• **EXERCISE DETAILS**
Tally every line in the entries below that holds "rdata", then give only the total.

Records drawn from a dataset
▬▬▬▬▬▬▬▬▬▬

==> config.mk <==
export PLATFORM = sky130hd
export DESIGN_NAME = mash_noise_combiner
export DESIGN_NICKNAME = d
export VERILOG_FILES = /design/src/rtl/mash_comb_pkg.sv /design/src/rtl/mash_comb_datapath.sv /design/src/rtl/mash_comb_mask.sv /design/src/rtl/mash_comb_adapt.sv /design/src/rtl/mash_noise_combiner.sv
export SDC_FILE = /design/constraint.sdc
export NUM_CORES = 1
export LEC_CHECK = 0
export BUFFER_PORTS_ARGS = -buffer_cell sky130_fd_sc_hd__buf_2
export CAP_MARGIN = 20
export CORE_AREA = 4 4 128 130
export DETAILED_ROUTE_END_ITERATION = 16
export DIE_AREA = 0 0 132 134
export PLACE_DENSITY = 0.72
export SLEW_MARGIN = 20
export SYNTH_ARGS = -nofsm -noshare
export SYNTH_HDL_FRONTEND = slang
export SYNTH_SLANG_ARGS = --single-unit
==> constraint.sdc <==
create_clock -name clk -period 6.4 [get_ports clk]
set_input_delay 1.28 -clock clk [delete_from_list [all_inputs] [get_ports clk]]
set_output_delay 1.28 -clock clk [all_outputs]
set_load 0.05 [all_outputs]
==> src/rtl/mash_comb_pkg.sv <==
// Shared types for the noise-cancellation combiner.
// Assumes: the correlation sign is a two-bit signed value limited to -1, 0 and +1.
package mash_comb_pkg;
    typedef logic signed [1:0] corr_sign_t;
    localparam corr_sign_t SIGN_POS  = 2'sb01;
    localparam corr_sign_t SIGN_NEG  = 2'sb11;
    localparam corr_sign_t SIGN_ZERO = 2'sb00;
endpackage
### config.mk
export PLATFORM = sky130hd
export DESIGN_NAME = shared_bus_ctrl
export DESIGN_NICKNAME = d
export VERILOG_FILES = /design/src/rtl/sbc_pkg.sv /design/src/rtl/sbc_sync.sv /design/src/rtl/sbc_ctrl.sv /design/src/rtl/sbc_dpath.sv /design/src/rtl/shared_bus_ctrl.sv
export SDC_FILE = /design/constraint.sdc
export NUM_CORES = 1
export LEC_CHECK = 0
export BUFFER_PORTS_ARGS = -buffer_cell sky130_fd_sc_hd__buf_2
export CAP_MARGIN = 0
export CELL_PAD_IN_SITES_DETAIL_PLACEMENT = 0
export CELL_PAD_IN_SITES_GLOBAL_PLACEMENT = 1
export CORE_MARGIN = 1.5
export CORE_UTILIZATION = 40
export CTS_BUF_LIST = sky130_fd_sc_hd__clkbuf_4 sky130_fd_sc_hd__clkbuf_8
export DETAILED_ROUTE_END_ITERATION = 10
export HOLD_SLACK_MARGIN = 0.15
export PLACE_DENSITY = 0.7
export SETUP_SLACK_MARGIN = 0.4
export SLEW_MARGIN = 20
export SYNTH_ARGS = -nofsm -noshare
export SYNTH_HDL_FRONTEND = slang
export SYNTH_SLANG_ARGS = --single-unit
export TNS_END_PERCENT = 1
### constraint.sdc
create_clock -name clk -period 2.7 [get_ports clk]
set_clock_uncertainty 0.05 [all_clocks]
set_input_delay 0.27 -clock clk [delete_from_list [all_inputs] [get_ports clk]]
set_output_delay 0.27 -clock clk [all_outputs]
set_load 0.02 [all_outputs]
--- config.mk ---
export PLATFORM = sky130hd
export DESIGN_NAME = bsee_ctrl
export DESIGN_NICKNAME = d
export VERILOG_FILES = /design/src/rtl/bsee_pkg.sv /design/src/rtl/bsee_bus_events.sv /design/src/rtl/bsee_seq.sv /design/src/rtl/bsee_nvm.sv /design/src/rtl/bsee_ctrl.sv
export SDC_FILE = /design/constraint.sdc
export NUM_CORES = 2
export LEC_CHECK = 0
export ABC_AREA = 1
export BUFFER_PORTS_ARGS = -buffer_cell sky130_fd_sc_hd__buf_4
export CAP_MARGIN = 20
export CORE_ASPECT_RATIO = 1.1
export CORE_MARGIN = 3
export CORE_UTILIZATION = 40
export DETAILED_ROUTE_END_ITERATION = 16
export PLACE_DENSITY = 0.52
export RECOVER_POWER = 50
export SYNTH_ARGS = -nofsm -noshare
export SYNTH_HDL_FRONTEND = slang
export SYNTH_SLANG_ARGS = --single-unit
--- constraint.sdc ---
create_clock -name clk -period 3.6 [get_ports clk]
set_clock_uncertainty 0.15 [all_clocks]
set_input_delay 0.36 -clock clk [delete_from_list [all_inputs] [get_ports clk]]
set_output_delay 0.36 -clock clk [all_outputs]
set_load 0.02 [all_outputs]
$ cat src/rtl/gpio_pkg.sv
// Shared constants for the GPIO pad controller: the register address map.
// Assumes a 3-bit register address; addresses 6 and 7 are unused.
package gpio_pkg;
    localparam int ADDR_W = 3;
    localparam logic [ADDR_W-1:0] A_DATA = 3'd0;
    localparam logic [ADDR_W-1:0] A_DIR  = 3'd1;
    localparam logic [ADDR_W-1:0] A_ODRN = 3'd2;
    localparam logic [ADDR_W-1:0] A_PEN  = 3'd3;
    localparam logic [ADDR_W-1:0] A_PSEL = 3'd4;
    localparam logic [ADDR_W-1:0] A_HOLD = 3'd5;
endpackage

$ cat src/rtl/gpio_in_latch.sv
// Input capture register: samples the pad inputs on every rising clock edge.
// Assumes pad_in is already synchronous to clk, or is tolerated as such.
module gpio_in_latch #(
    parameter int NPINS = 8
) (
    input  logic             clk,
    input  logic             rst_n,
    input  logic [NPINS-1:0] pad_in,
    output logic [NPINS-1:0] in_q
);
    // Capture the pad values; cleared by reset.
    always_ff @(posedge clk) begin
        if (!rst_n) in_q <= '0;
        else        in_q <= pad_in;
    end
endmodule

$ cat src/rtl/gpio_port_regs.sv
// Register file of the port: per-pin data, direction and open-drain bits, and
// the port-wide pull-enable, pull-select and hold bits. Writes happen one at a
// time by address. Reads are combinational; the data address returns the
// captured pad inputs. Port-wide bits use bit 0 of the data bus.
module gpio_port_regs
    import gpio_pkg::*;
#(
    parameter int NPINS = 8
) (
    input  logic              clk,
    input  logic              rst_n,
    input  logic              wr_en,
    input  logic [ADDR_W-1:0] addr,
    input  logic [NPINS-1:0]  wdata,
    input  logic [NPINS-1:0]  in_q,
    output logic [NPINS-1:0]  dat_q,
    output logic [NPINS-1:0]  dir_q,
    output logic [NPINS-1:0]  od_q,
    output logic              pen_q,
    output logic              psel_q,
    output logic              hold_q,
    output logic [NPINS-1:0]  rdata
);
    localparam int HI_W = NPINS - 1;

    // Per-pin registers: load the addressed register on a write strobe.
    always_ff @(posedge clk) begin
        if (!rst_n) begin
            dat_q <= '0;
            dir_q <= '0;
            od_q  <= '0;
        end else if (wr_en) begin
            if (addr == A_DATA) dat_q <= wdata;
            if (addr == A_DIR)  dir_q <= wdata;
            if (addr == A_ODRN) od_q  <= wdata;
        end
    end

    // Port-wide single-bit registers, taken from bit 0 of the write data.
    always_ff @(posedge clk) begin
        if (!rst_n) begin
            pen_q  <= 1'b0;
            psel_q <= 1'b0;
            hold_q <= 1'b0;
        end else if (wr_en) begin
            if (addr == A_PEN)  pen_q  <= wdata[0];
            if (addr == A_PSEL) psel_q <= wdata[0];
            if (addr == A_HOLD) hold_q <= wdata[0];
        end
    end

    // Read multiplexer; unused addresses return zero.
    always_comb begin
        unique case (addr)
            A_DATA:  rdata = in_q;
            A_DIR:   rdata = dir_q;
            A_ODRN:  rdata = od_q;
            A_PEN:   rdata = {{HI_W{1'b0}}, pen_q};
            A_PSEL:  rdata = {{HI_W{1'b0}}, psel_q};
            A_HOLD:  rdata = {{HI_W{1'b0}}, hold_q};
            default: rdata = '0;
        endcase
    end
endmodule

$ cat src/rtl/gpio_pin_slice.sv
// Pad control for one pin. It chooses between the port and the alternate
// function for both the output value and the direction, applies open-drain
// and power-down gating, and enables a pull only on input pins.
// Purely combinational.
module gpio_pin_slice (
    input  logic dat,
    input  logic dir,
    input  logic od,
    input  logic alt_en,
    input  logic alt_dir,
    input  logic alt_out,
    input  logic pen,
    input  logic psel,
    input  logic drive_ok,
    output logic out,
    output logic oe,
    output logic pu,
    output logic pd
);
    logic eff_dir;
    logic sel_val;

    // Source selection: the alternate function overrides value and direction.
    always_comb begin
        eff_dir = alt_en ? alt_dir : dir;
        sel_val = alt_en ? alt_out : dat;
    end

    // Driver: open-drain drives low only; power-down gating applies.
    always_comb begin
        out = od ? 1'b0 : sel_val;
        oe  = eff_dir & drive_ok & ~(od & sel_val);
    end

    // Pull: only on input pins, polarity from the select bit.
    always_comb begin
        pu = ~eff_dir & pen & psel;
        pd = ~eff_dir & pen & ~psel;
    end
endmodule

▬▬▬▬▬▬▬▬▬▬

• **EXERCISE RESPONSE**
8